Since 1986, engineers have been developing electric-diesel "hybrid" trains. One type of hybrid train implements battery power when the train is idling and at low speed movement, and a diesel engine at higher speeds. To recharge the batteries, power from the diesel motor, charge utilizing regenerative braking, or a combination of both is used. According to the Institute of Electrical and Electronics Engineers, hybrid trains reduce the carbon emissions of Diesel Trains by 19%. Another type of hybrid train, such as the RailPower Technologies Green Goat, uses a large battery, and a small set of generators ("genset") for power. The genset is run at a constant speed and is attached to a generator to replenish the battery.

===Hydrail===
Hydrogen propulsion is an emerging technology, and is currently being implemented in locomotives. Hydrogen-powered trains dubbed "Hydrail" emit only water as a by product of combustion, and have a zero direct greenhouse gas emission. However, the process used to generate hydrogen in a form useful to power trains does produce a small amount of greenhouse gases.

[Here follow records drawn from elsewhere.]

[src/design/mexp_pkg.sv]
`timescale 1ns / 1ps

package mexp_pkg;

   localparam int WORD_WIDTH = 32;
   localparam int BIT_INDEX_WIDTH = $clog2(WORD_WIDTH);
   localparam int CSR_INDEX_WIDTH = 1;

   typedef logic [WORD_WIDTH-1:0] word_type;
   typedef logic [BIT_INDEX_WIDTH-1:0] bit_index_type;
   typedef logic [CSR_INDEX_WIDTH-1:0] csr_index_type;

   localparam csr_index_type CSR_EXPONENT = csr_index_type'(0);
   localparam csr_index_type CSR_MODULUS = csr_index_type'(1);

   typedef enum logic [2:0] {
      ST_IDLE,
      ST_REDUCE,
      ST_DOUBLE,
      ST_ADD,
      ST_DONE
   } state_type;

endpackage
==> src/rtl/rpc_post.sv <==
// -----------------------------------------------------------------------------
// rpc_post - output staging after the CORDIC
// Gain on the vectoring magnitude, rounding, angle fold, saturation.
// -----------------------------------------------------------------------------
module rpc_post
	import rpc_pkg::*;
#(
	parameter int ITERS = 16
) (
	input  logic     clk,
	input  logic     arst_n,
	input  logic     in_valid,
	output logic     in_ready,
	input  rpc_vec_t in_vec,
	output logic     out_valid,
	input  logic     out_ready,
	output rpc_res_t out_res
);

	localparam logic signed [DW-1:0] RND_G = DW'(1) <<< (GUARD_BITS - 1);
	localparam logic signed [ZW-1:0] RND_Z = ZW'(1) <<< (ANG_SH - 1);

	function automatic logic signed [31:0] sat32(input logic signed [DW-1:0] v);
		logic fits;
		fits = (&v[DW-1:31]) || !(|v[DW-1:31]);
		if (fits)
			return v[31:0];
		return v[DW-1] ? 32'sh8000_0000 : 32'sh7FFF_FFFF;
	endfunction

	logic                 g_valid, ld1;
	rpc_vec_t             g_vec;
	logic                 v_s1;
	rpc_res_t             res_s1, nr;
	logic signed [DW-1:0] xr, yr;
	logic signed [ZW-1:0] zr;
	logic signed [AW-1:0] ar;

	assign ld1 = !v_s1 || out_ready;

	rpc_gain #(
		.ITERS    (ITERS),
		.SCALE_OP (OP_RECT)
	) u_gain (
		.clk       (clk),
		.arst_n    (arst_n),
		.in_valid  (in_valid),
		.in_ready  (in_ready),
		.in_vec    (in_vec),
		.out_valid (g_valid),
		.out_ready (ld1),
		.out_vec   (g_vec)
	);

	always_comb begin
		xr = ($signed(g_vec.x) + RND_G) >>> GUARD_BITS;
		yr = ($signed(g_vec.y) + RND_G) >>> GUARD_BITS;
		zr = ($signed(g_vec.z) + RND_Z) >>> ANG_SH;
		ar = AW'(zr);
		if (ar > ANG_HALF)
			ar = ar - ANG_FULL;
		if (ar <= -ANG_HALF)
			ar = ar + ANG_FULL;

		if (g_vec.op == OP_POLAR) begin
			nr.x   = sat32(xr);
			nr.y   = sat32(yr);
			nr.mag = 33'($signed(g_vec.pa));
			nr.ang = g_vec.pb[24:0];
		end else begin
			nr.x   = g_vec.pa;
			nr.y   = g_vec.pb;
			nr.mag = g_vec.zero ? '0 : xr[32:0];
			nr.ang = g_vec.zero ? '0 : ar[24:0];
		end
	end

	always_ff @(posedge clk or negedge arst_n) begin
		if (!arst_n)
			v_s1 <= 1'b0;
		else if (ld1)
			v_s1 <= g_valid;
	end

	always_ff @(posedge clk) begin
		if (ld1)
			res_s1 <= nr;
	end

	assign out_valid = v_s1;
	assign out_res   = res_s1;

endmodule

By using wind energy and electrolysis, 6.85 grams of greenhouse gases per MJ of LHV are produced, which is an insignificant amount compared to the 22 pounds of greenhouse gas emissions from one gallon of gasoline. Trains are prime targets for hydrogen propulsion due to their ability to store massive tanks of hydrogen.

==Emissions comparison==
Rail transportation emits about 0.2 pounds of greenhouse gases per passenger mile (0.2 lb/mi) when each car is filled with 50 passengers. This figure increases to about 0.5 pounds per passenger mile (140 g/km) when only filled with half that amount. These numbers are still much lower than those of jet transportation, about 1 pound per passenger mile (280 g/km), and that of a solo car driver, about 1.15 pounds per passenger mile (325 g/km). Even the fuel efficient Prius emits more greenhouse gases per passenger mile.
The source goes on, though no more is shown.